Regular expressions (often shortened to “regexes”) are powerful tools that can be very useful, but also make it easy to shoot yourself in the foot. Most readers will probably be familiar with the following quote:
Some people, when confronted with a problem, think “I know, I’ll use regular expressions”. Now they have two problems.
While regular expressions aren’t pure evil, a quick search on GitHub shows more than 227,000 issues that are related to the use of regular expressions. This provides at least some evidence that it’s hard to use regular expressions correctly.
The goal of this study is to understand what type of regex-related issues developers address in pull requests and what fixes for such issues typically look like.
The researchers found 356 regex-related bugs in 350 pull requests across 195 different GitHub repositories in the Apache, Mozilla, Google, and Facebook organisations.
All bugs had one of three possible root causes:
An issue in the regular expression itself (61.2%), e.g. incorrect behaviour, compilation errors, or code smells. Most bugs in this category are caused by regular expressions that reject valid strings or accept invalid strings. In some cases simpler solutions exist and a regular expression is not needed. Suboptimally composed regular expressions may also lead to performance issues.

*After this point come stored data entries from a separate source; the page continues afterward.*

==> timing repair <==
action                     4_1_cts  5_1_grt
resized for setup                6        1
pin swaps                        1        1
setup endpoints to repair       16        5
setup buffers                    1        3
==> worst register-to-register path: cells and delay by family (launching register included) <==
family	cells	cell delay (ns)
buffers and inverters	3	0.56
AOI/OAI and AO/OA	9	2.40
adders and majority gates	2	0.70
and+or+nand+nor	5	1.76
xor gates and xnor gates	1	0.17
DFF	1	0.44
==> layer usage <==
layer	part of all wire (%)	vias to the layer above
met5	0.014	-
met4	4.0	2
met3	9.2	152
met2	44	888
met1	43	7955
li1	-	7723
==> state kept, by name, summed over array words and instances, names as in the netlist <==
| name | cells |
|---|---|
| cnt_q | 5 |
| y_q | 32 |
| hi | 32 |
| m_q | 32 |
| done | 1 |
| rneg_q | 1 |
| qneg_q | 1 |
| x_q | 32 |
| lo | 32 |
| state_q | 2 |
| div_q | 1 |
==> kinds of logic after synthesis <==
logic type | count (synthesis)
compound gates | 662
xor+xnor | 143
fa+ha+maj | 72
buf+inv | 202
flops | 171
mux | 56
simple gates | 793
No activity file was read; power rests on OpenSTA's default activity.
**config.mk**
```make
export PLATFORM = sky130hd
export DESIGN_NAME = uart_cmd_parser
export DESIGN_NICKNAME = d
export VERILOG_FILES = /design/src/rtl/uart_cmd_parser.sv
export SDC_FILE = /design/constraint.sdc
export NUM_CORES = 1
export LEC_CHECK = 0
export CORE_MARGIN = 2
export CORE_UTILIZATION = 60
export DETAILED_ROUTE_END_ITERATION = 10
export MAX_ROUTING_LAYER = met4
export PLACE_DENSITY_LB_ADDON = 0.12
export SLEW_MARGIN = 20
export SYNTH_ARGS = -nofsm -noshare
export SYNTH_HDL_FRONTEND = slang
export SYNTH_SLANG_ARGS = --single-unit
```
**constraint.sdc**
```tcl
create_clock -name clk -period 9.15 [get_ports clk]
set_input_delay 2.745 -clock clk [delete_from_list [all_inputs] [get_ports clk]]
set_output_delay 2.745 -clock clk [all_outputs]
set_load 0.01 [all_outputs]
```
**src/rtl/uart_cmd_parser.sv**
```systemverilog
// uart_cmd_parser: decodes 4-byte command frames (SYNC, CMD, ARG, CHK) from the
// uart_rx byte stream. It updates the PWM duty and LED registers and answers each
// frame with ACK/NAK (plus a data byte for reads) over the uart_tx handshake.
module uart_cmd_parser #(
   parameter int         NUM_CH         = 4,
   parameter int         TIMEOUT_CYCLES = 80_000,
   parameter logic [7:0] SYNC_BYTE      = 8'hA5
) (
   input  logic                  clk,
   input  logic                  rst_n,
   input  logic [7:0]            rx_data,
   input  logic                  rx_valid,
   output logic [7:0]            tx_data,
   output logic                  tx_valid,
   input  logic                  tx_busy,
   output logic [NUM_CH*8-1:0]   duty,
   output logic [5:0]            led_ctrl,
   output logic                  frame_err,
   output logic                  rx_drop
);

   localparam logic [7:0] ACK_BYTE = 8'h06;
   localparam logic [7:0] NAK_BYTE = 8'h15;
   localparam logic [7:0] CMD_DUTY = 8'h10;
   localparam logic [7:0] CMD_READ = 8'h20;
   localparam logic [7:0] CMD_LED  = 8'h30;
   localparam int         TW       = $clog2(TIMEOUT_CYCLES + 1);
   localparam logic [TW-1:0] TOUT_LAST = TW'(TIMEOUT_CYCLES - 1);

   typedef enum logic [2:0] {
      IDLE,
      GET_CMD,
      GET_ARG,
      GET_CHK,
      EXEC,
      SEND,
      WAIT_BUSY_HI,
      WAIT_BUSY_LO
   } state_t;

   logic [1:0]          rstSync_q;
   logic                rstInt_n;

   state_t              state_q;
   logic [7:0]          cmd_q;
   logic [7:0]          arg_q;
   logic [7:0]          chk_q;
   logic [NUM_CH*8-1:0] duty_q;
   logic [5:0]          led_q;
   logic [7:0]          txData_q;
   logic                txValid_q;
   logic                frameErr_q;
   logic                rxDrop_q;
   logic [TW-1:0]       tout_q;
   logic [1:0]          hiCnt_q;
   logic [7:0]          reply_q;
   logic [7:0]          second_q;
   logic                pending_q;

   logic                chkOk_d;
   logic                cmdOk_d;
   logic                isRead_d;
   logic                isLed_d;
   logic                readOk_d;
   logic [NUM_CH-1:0]   dutyWr_d;
   logic [7:0]          rdByte_d;

   // Reset asserts immediately but is released only after two clean clock edges,
   // so the whole parser leaves reset on the same edge.
   always_ff @(posedge clk or negedge rst_n) begin
      if (!rst_n) begin
         rstSync_q <= 2'b00;
      end else begin
         rstSync_q <= {rstSync_q[0], 1'b1};
      end
   end

   assign rstInt_n = rstSync_q[1];

   // Decode of the captured frame. Only EXEC consumes these results.
   always_comb begin
      chkOk_d  = ((cmd_q ^ arg_q) == chk_q);
      isRead_d = (cmd_q == CMD_READ);
      isLed_d  = (cmd_q == CMD_LED);
      readOk_d = isRead_d && (arg_q < 8'(NUM_CH));
      dutyWr_d = '0;
      rdByte_d = 8'h00;
      for (int i = 0; i < NUM_CH; i++) begin
         if (cmd_q == 8'(int'(CMD_DUTY) + i)) begin
            dutyWr_d[i] = 1'b1;
         end
         if (arg_q == 8'(i)) begin
            rdByte_d = duty_q[8*i +: 8];
         end
      end
      cmdOk_d = (|dutyWr_d) || isRead_d || isLed_d;
   end

   // Frame FSM. All outputs are registered; the pulse outputs default low each cycle.
   always_ff @(posedge clk or negedge rstInt_n) begin
      if (!rstInt_n) begin
         state_q    <= IDLE;
         cmd_q      <= 8'h00;
         arg_q      <= 8'h00;
         chk_q      <= 8'h00;
         duty_q     <= '0;
         led_q      <= 6'h00;
         txData_q   <= 8'h00;
         txValid_q  <= 1'b0;
         frameErr_q <= 1'b0;
         rxDrop_q   <= 1'b0;
         tout_q     <= '0;
         hiCnt_q    <= 2'd0;
         reply_q    <= 8'h00;
         second_q   <= 8'h00;
         pending_q  <= 1'b0;
      end else begin
         txValid_q  <= 1'b0;
         frameErr_q <= 1'b0;
         rxDrop_q   <= 1'b0;
         case (state_q)
            IDLE: begin
               tout_q <= '0;
               if (rx_valid && (rx_data == SYNC_BYTE)) begin
                  state_q <= GET_CMD;
               end
            end
            GET_CMD, GET_ARG, GET_CHK: begin
               if (tout_q == TOUT_LAST) begin
                  state_q    <= IDLE;
                  frameErr_q <= 1'b1;
                  tout_q     <= '0;
               end else if (rx_valid) begin
                  tout_q <= '0;
                  if (state_q == GET_CMD) begin
                     cmd_q   <= rx_data;
                     state_q <= GET_ARG;
                  end else if (state_q == GET_ARG) begin
                     arg_q   <= rx_data;
                     state_q <= GET_CHK;
                  end else begin
                     chk_q   <= rx_data;
                     state_q <= EXEC;
                  end
               end else begin
                  tout_q <= tout_q + TW'(1);
               end
            end
            EXEC: begin
               tout_q    <= '0;
               hiCnt_q   <= 2'd0;
               pending_q <= 1'b0;
               second_q  <= rdByte_d;
               if (rx_valid) begin
                  rxDrop_q <= 1'b1;
               end
               if (chkOk_d && cmdOk_d) begin
                  for (int i = 0; i < NUM_CH; i++) begin
                     if (dutyWr_d[i]) begin
                        duty_q[8*i +: 8] <= arg_q;
                     end
                  end
                  if (isLed_d) begin
                     led_q <= arg_q[5:0];
                  end
                  if (isRead_d && !readOk_d) begin
                     reply_q <= NAK_BYTE;
                  end else begin
                     reply_q <= ACK_BYTE;
                  end
                  pending_q <= readOk_d;
               end else begin
                  reply_q    <= NAK_BYTE;
                  frameErr_q <= 1'b1;
               end
               state_q <= SEND;
            end
            SEND: begin
               tout_q <= '0;
               if (rx_valid) begin
                  rxDrop_q <= 1'b1;
               end
               if (!tx_busy) begin
                  txData_q  <= reply_q;
                  txValid_q <= 1'b1;
                  hiCnt_q   <= 2'd0;
                  state_q   <= WAIT_BUSY_HI;
               end
            end
            WAIT_BUSY_HI: begin
               tout_q <= '0;
               if (rx_valid) begin
                  rxDrop_q <= 1'b1;
               end
               if (tx_busy || (hiCnt_q == 2'd3)) begin
                  state_q <= WAIT_BUSY_LO;
               end else begin
                  hiCnt_q <= hiCnt_q + 2'd1;
               end
            end
            WAIT_BUSY_LO: begin
               tout_q <= '0;
               if (rx_valid) begin
                  rxDrop_q <= 1'b1;
               end
               if (!tx_busy) begin
                  if (pending_q) begin
                     reply_q   <= second_q;
                     pending_q <= 1'b0;
                     state_q   <= SEND;
                  end else begin
                     state_q <= IDLE;
                  end
               end
            end
            default: begin
               state_q <= IDLE;
               tout_q  <= '0;
            end
         endcase
      end
   end

   assign tx_data   = txData_q;
   assign tx_valid  = txValid_q;
   assign duty      = duty_q;
   assign led_ctrl  = led_q;
   assign frame_err = frameErr_q;
   assign rx_drop   = rxDrop_q;

endmodule

```
=== Yosys cells after proc, flatten, opt, wreduce, memory -nomap -nowiden ===
Cells that the tools add are included.
Widths: inputs -> output; s select.

* $add $sub $neg: 2
* $lt $le $gt $ge: 1
* Equality and inequality tests: 27
* Multiplexer cells: 39
* Bitwise gates (word level): 5
* Reductions and logical operators: 29

{| class="wikitable"
|+ Operators by type and width
! kind !! count
|-
| $mux 8 || 7
|-
| $mux 17 || 2
|-
| $pmux 17 s2 || 1
|-
| $eq 8x5->1 const B || 4
|-
| $mux 3 || 9
|-
| $reduce_and 3->1 || 7
|-
| $pmux 3 s6 || 1
|-
| $add 17x1->17 const B || 1
|-
| $eq 17x17->1 const B || 1
|-
| $eq 8x2->1 const B || 2
|-
| $eq 8x6->1 const B || 2
|-
| $pmux 8 s2 || 1
|-
| $reduce_and 5->1 || 3
|-
| $eq 3x3->1 const B || 4
|-
| $mux 1 || 12
|-
| $ne 2x2->1 const B || 6
|-
| $eq 8x1->1 const B || 1
|-
| $eq 8x8->1 || 1
|-
| $eq 8x8->1 const B || 1
|-
| $logic_not 8->1 || 1
|-
| $lt 8x3->1 const B || 1
|-
| $reduce_or 4->1 || 2
|-
| $xor 8x8->8 || 1
|-
| $eq 3x2->1 const B || 2
|-
| other kinds (19) || 30
|}

* Flip-flop bits (word level): 114
* Input port bits: 12
* Output and inout bits: 49
* Word-level logic and storage cells: 122

=== Logic depth before layout (Yosys ltp) ===
Gate-level depths: netlist of the first run.

* Depth in word-level cells: 8
* Gate-level depth with buffers: 7

=== Worst setup path before layout of the first run ===
No wires, ideal clock.

* Path type: input to register
* Start: input port rx_data[3]
* End: register state_q[2]
* Setup time: 78 ps
* Data arrival time: 3976 ps
* Required time: 9072 ps
* Setup slack: 5097 ps
* Stages on the path: 5
* Buffers on the path: 0
* Path through: or4bb_1 > nor4_1 > o41ai_1 > a211o_1 > a21oi_1

* Word-level cells in the longest chain between the ends: 4

{| class="wikitable"
|+ Ends and longest elaborated chain
! element !! RTL line !! RTL
|-
| start, declared || 11 || <nowiki>input logic [7:0] rx_data,</nowiki>
|-
| $eq 8x8->1 || 124 || <nowiki>if (rx_valid && (rx_data == SYNC_BYTE)) begin</nowiki>
|-
| $logic_and 1x1->1 || 124 ||
|-
| $ne 2x2->1 (no source line) || - ||
|-
| $reduce_and 5->1 (no source line) || - ||
|-
| end signal, assigned || 125 || <nowiki>state_q <= GET_CMD;</nowiki>
|-
| end signal, assigned || 130 || <nowiki>state_q <= IDLE;</nowiki>
|-
| end signal, assigned || 137 || <nowiki>state_q <= GET_ARG;</nowiki>
|-
| end, declared || 44 || <nowiki>state_t state_q;</nowiki>
|}

Every way passes these cells.
A chain may end at the register's enable or synchronous reset.

=== Worst setup path after layout of the first run ===
* Start: input port rx_data[5]
* End: register state_q[2]

The elaborated chain is that of the path after synthesis.

==> results of run 1 <==
[cell families (layout without fill, tap and decap cells)]
kind of cell / after synthesis / in the layout / synth area share (%)
fa+ha+maj: 2 / 2 / 0.4842
flops: 114 / 114 / 55.21
xor+xnor: 23 / 23 / 5.496
compound gates: 36 / 36 / 4.310
simple gates: 125 / 125 / 13.54
mux: 79 / 79 / 18.93
buf+inv: 26 / 103 / 1.961
other cells: 1 / 1 / 0.07257
[final cells by class]
type	instances	area (um2)
inverters	10	37.54
clock buffers	18	427.9
repair buffers	61	608.1
fillers	500	1822
clock inverters	14	202.7
multi-input cells	266	2213
well taps	105	131.4
flip-flops and latches	114	2856
[worst max-delay path by stage]
stage          startpoint  slack (ns)         end
2_1_floorplan  rx_data[3]        5.10  state_q[2]
3_3_place_gp     rx_valid        4.35    cmd_q[4]
3_5_place_dp     rx_valid        4.27    arg_q[0]
4_1_cts        rx_data[5]        4.73  state_q[2]
5_1_grt           tx_busy        4.61  state_q[1]
6_report       rx_data[5]        4.69  state_q[2]
[stage by stage]
stage / instance area, um2 / utilization, % / hold WS [ns] / worst slack (ns) / std cells
after floorplan: 5167 / - / 0.3312 / 5.097 / 406
after CTS: 6477 / 78.05 / 0.3502 / 4.729 / 588
after global routing: 6477 / 78.05 / 0.3601 / 4.607 / 588
after global placement: 5847 / 70.45 / 0.3377 / 4.355 / 556
after detailed placement: 5847 / 70.45 / 0.3364 / 4.267 / 556
final: 6477 / 78.05 / 0.3468 / 4.695 / 588
[state kept, by name, summed over array words and instances, names as in the netlist]
name and cells:
tout_q 17, reply_q 8, arg_q 8, state_q 3, duty 32, led_ctrl 6
rstSync_q 2, frame_err 1, chk_q 8, hiCnt_q 2, pending_q 1, tx_valid 1
second_q 8, rx_drop 1, cmd_q 8, tx_data 8
[worst max-delay path, cell delays in order]
cell	delay, ns
clkdlybuf4s50_1	0.54
or4bb_1	0.52
nor4_1	0.38
o41ai_1	0.22
a211o_1	0.33
a21oi_1	0.15
[power by group through the flow]
stage | logic [mW] | clock network, mW | registers [mW]
detailed placement | 0.372 | 0 | 0.751
global placement | 0.361 | 0 | 0.746
CTS | 0.388 | 0.702 | 0.748
floorplan | 0.348 | 0 | 0.668
global route | 0.418 | 0.727 | 0.766
finish | 0.386 | 0.696 | 0.749
[metal layers]
metal | routed length [um] | up-vias | track usage [%]
met5 | 0 | - | -
met4 | 167 | 0 | 9.751
met3 | 530 | 15 | 6.358
met2 | 5665 | 113 | 41.40
met1 | 4845 | 1794 | 32.84
li1 | - | 1588 | -
[cells in the final DEF (no fill, tap or decap), types with 5 or more instances in the layout]
cell,n
mux2_2,70
clkbuf_16,16
nand4_1,6
nor2_1,27
o21ai_0,15
a21oi_1,6
nand3_1,11
xnor2_1,5
xor2_1,12
xnor3_1,6
dfrtp_1,113
mux4_2,8
nor3_1,6
inv_1,10
nand2_1,34
clkdlybuf4s50_1,60
==> results_dict.tcl, run 1 <==
set metrics [dict create \
    p_sw_mw 0.5627 \
    drive_above_1_share_pct 26.09 \
    yosysSeqAreaShare_pct 55.21 \
    worstPathRequired_ns 9.59 \
    intPower_mw 1.267 \
    initial_utilization_pct 62.26 \
    drt_iter0_drc 173 \
    wl_per_cell_um 19.06 \
    min_path_cells 0 \
    min_path_type "register to register" \
    tns_ns 0 \
    drcViolationCount 0 \
    ys_types 52 \
    core_um2 8299 \
    yosys-top-cells-area "dfrtp_1, mux2_2, mux4_2, xnor3_1, nand2_1" \
    critical_path_class "input pin to register" \
    pwr-share-clk_pct 38.0 \
    io_buffers 60 \
    synth.most_common_cell "dfrtp_1" \
    grt_usage_pct 26.08 \
    post-route-min-period_ns 4.455 \
    worstMarginPinSlew_ns 0.9649 \
    synth_nets 420 \
    whs_endpoint "rstSync_q[1]" \
    report.final.slew_viol_count 0 \
    fin_nets 484 \
    postCtsSetupBuffers 0 \
    cts-buffers-inserted 17 \
    synth_common_cells "dfrtp_1, mux2_2, nand2_1" \
    worstSkewPairLatency_ns 0.52 \
    num_antenna_cells 0 \
    synthCells 406 \
    cts_hold_buffers 0 \
    min_period_over_period_pct 48.69 \
    endpoint_kind "register" \
    relSlewSlack_pct 35.50 \
    r2r-start "arg_q[0]" \
    overflow 0 \
    syn_area_um2 5167 \
    synth_flop_cell "dfrtp_1" \
    p_comb_share_pct 21.1 \
    yosysTopAreaCellShare_pct 55.21 \
    die_w_um 96.81 \
    drt_first_pass_iters 5 \
    synth-edff-count 0 \
    synthToLayoutAreaGrowth_pct 25.35 \
    path_max_fanout 4 \
    critPathLaunchType "input pin" \
    synthArstFlopShare_pct 100.0 \
    synth_seq_cells 114 \
    cp.arrival_ns 4.89 \
    grt_pass1_vias 3637 \
    avgSynthCellArea_um2 12.73 \
    die_area_um2 9371 \
    cts-root-buf "clkbuf_8" \
    r2r.worst_path.cells 5 \
    ctsLongestPathBuffers 2 \
    htree_levels 4 \
    num_io_pins 61 \
    p_leak_nw 2.864 \
    grt_max_degree 63 \
    p_per_area_nw_per_um2 282.5 \
    synth_top_area_cell "dfrtp_1" \
    rsz0062_at_grt "no" \
    drt.antenna.violating_nets 0 \
    hpwl_um 7024 \
    die_h_um 96.81 \
    viasPerCell 5.969 \
    power_mw 1.830 \
    r2r_slack_ns 6.26 \
    cts_tree "yes" \
    vias 3510 \
    ys_warn_count 0 \
    vdd_ir_drop_max_v 0.0002015 \
    std_cell_rows 33 \
    p_sw_share_pct 30.75 \
    hp-start "rstSync_q[0]" \
    status "finished clean" \
    clock.fmax_mhz 224.5 \
    hold_viol_final 0 \
    drv_cap 0 \
    r2r-end "duty[24]" \
    clkTransAtPathRegs_ns 0.06 \
    seqPwrFrac_pct 40.9 \
    clock_sinks 114 \
    drt-total-wl_um 11210 \
    antenna_found_initial 0 \
    clock_skew_ns 0.009546 \
    grt_pass1_wl_um 18630 \
    gp_congestion 0.8129 \
    final-setup-viol-count 0 \
    cts.repair.resized 0 \
]
No activity file was read; power rests on OpenSTA's default activity.
==> run 2, diff against run 1 <==
--- a/config.mk
+++ b/config.mk
@@ -6,7 +6,7 @@
 export NUM_CORES = 1
 export LEC_CHECK = 0
 export CORE_MARGIN = 2
-export CORE_UTILIZATION = 60
+export CORE_UTILIZATION = 56
 export DETAILED_ROUTE_END_ITERATION = 10
 export MAX_ROUTING_LAYER = met4
 export PLACE_DENSITY_LB_ADDON = 0.12
==> constraint.sdc (replaced) <==
create_clock -name clk -period 4.3 [get_ports clk]
set_input_delay 1.29 -clock clk [delete_from_list [all_inputs] [get_ports clk]]
set_output_delay 1.29 -clock clk [all_outputs]
set_load 0.01 [all_outputs]
==> run 2 against run 1 <==
Global-route usage fell by 1.6 points. Power rose by 100%. Hold slack improved by 0.0070 ns. Cell area fell by 0.44%. Routed wire length fell by 3.2%. Sequential power rose by 110%. Clock power rose by 94%. Flip-flop and latch count did not move. Highest routed layer unchanged.
==> results_dict.tcl, run 2 (same netlist as run 1, synthesis figures left out) <==
set metrics [dict create \
    status "finished clean" \
    critPathLaunchType "input pin" \
    htree_levels 4 \
    std_cell_rows 35 \
    clock_sinks 114 \
    hp-start "rstSync_q[0]" \
    overflow 0 \
    final_cell_mix "dfrtp_1, mux2_2, clkdlybuf4s50_1" \
    drcViolationCount 0 \
    die_w_um 100.1 \
    r2r-start "arg_q[0]" \
    crit_path_max_incr_delay_ns 0.82 \
    drt.antenna.violating_nets 0 \
    relSlewSlack_pct 36.12 \
    rsz0062_at_grt "no" \
    report.final.slew_viol_count 0 \
    clkTransAtPathRegs_ns 0.06 \
    critical_path_class "input pin to register" \
    worstPathRequired_ns 4.69 \
    num_antenna_cells 0 \
    drive_above_1_share_pct 26.03 \
    layout_commonest_cell "dfrtp_1" \
    p_per_area_nw_per_um2 578.4 \
    clock.fmax_mhz 345.0 \
    die_h_um 100.1 \
    gp_congestion 0.8358 \
    hpwl_um 7027 \
    worstSkewPairLatency_ns 0.51 \
    initial_utilization_pct 56.73 \
    cp_cell_sequence "clkdlybuf4s50_1, nand2_1, nor4b_2, mux2_2" \
    wl_per_cell_um 18.24 \
    vias 3450 \
    largest_register_ffs 32 \
    path_max_fanout 8 \
    drt-total-wl_um 10860 \
    cts_hold_buffers 0 \
    tns_ns 0 \
    grt_usage_pct 24.48 \
    die_area_um2 10010 \
    critPathSlowestCell "nor4b_2" \
    final_area_um2 6449 \
    grt_pass1_wl_um 18240 \
    cts-buffers-inserted 17 \
    worstMarginPinSlew_ns 0.9557 \
    synthToLayoutAreaGrowth_pct 24.79 \
    viasPerCell 5.798 \
    p_leak_nw 2.858 \
    cp.arrival_ns 3.29 \
    final-setup-viol-count 0 \
    drt_iter0_drc 154 \
    clock_skew_ns 0.01583 \
    hold_viol_final 0 \
    vdd_ir_drop_max_v 0.0002879 \
    core_um2 9109 \
    postCtsSetupBuffers 0 \
    timing.critical_path.from "rx_valid" \
    crit_buf_inv 1 \
    antenna_found_initial 0 \
    drv_cap 0 \
    grt_max_degree 76 \
    cts_tree "yes" \
    endpoint_kind "register" \
    fin_nets 486 \
    min_period_over_period_pct 67.41 \
    io_buffers 60 \
    cts-root-buf "clkbuf_8" \
    cts.repair.resized 0 \
    drt_first_pass_iters 4 \
    post-route-min-period_ns 2.899 \
    crit_family "simple AND/OR/NAND/NOR gates" \
    num_io_pins 61 \
    min_path_type "register to register" \
    grt_pass1_vias 3612 \
    ctsLongestPathBuffers 2 \
    placed_cell_area_um2 5869 \
]
## run 2: cell types whose count changed in the layout (fill, tap and decap cells not counted), sizes merged
cell and change:
clkinvlp -1, buf +2, clkbuf +4, inv -3
bufinv -2, clkinv +1
## run 2: routing by layer
layer / share of wire, % / up-vias / track usage (%) / wire length (um)
met2: 50 / 90 / 39.71 / 5454
met4: 1.4 / 0 / 7.165 / 147
met1: 44 / 1755 / 30.34 / 4765
met3: 4.5 / 15 / 6.894 / 488
met5: 0 / - / - / 0
li1: - / 1590 / - / -
## run 2: worst register-to-register path: cells and delay by family (launching register included)
family / cells / cell delay, ns
DFF: 1 / 0.78
xor gates and xnor gates: 1 / 0.40
muxes: 1 / 0.48
and+or+nand+nor: 3 / 0.95
## run 2: where the power goes
part           internal (mW)  switching (mW)
Clock                  0.879           0.468
Sequential              1.26           0.328
Combinational          0.479           0.316
Total                   2.62            1.11
## run 2: worst paths after layout
| kind | endpoint | slack (ns) | cells after the start |
|---|---|---|---|
| max in group asynchronous | duty[0] | 2.77 | 1 |
| worst max-delay path | cmd_q[5] | 1.40 | 4 |
| worst min-delay path | rstSync_q[1] | 0.35 | 0 |
| worst min register to register | rstSync_q[1] | 0.35 | 0 |
| worst max register to register | duty[26] | 1.57 | 5 |
| min in group asynchronous | arg_q[2] | 0.48 | 0 |
## run 2: cell type report
| cell class | instances | area (um2) |
|---|---|---|
| fillers | 649 | 2660 |
| clock buffers | 22 | 473.0 |
| well taps | 111 | 138.9 |
| multi-input cells | 266 | 2213 |
| repair buffers | 63 | 623.1 |
| inverters | 10 | 37.54 |
| flip-flops and latches | 114 | 2856 |
| clock inverters | 9 | 106.4 |
## run 2: metrics by stage
stage	setup slack (ns)	utilization, %	hold slack [ns]	std cells	total power [mW]
after floorplan	0.8890	-	0.3312	406	2.161
after global placement	0.9967	64.44	0.3379	564	2.369
after detailed placement	0.8888	64.44	0.3428	564	2.399
after CTS	1.413	70.80	0.3563	595	3.757
after global routing	1.253	70.80	0.3695	595	3.917
final	1.401	70.80	0.3539	595	3.730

RegExp.exec, which are stateful and may show unexpected behaviour when executed twice.
A bug in other code that was not caused by regular expressions, (29.5%). This often means that regular expressions are part of the solution, not the problem.
The table below lists the three root causes, along with all their subcategories.
|Root cause||Manifestation||Category (and sub-category)||Count (%) in (sub)category||Count (%) in manifestation||Count (%) in root cause|
|Regex||Incorrect behaviour||Rejecting valid strings||102 (61.8%)||165 (75.7%)||218 (61.2%)|
|Accepting invalid strings||36 (21.8%)|
|Rejecting valid and accepting invalid||17 (10.3%)|
|Incorrect extraction||9 (5.5%)|
|Compile error||8 (3.6%)|
|Bad smells||Design smells||Unnecessary regex||11 (24.4%)||45 (20.6%)|
|Code smells||Performance issues||10 (22.2%)|
|Regex representation||10 (22.2%)|
|Unused/duplicated regex||8 (17.8%)|
|Regex API||Incorrect computation||6 (22.2%)||33 (9.3%)|
|Bad smells||Design smells||Alternative regex API||2 (7.4%)||27 (81.8%)|
|Code smells||Unnecessary computation||9 (33.3%)|
|Exception handling||8 (29.6%)|
|Deprecated APIs||5 (18.5%)|
|Other code||New feature||Data processing||22 (37.3%)||59 (56.2%)||105 (29.5%)|
|Regex-like implementation||19 (32.2%)|
|Regex configuration entry||18 (30.5%)|
|Bad smells||19 (18.1%)|
|Other failures||27 (25.7%)|
Regex-related pull requests are significantly different from normal pull requests: they take a longer time to get merged and involve more lines of code, possibly because functionality with regular expressions is harder to test.
Type are four types of regex-related changes in such pull requests: regex additions, regex edits, regex removals, and modifications of regex APIs (method calls). Regex edits are by far the most common type of change across all root causes and manifestations.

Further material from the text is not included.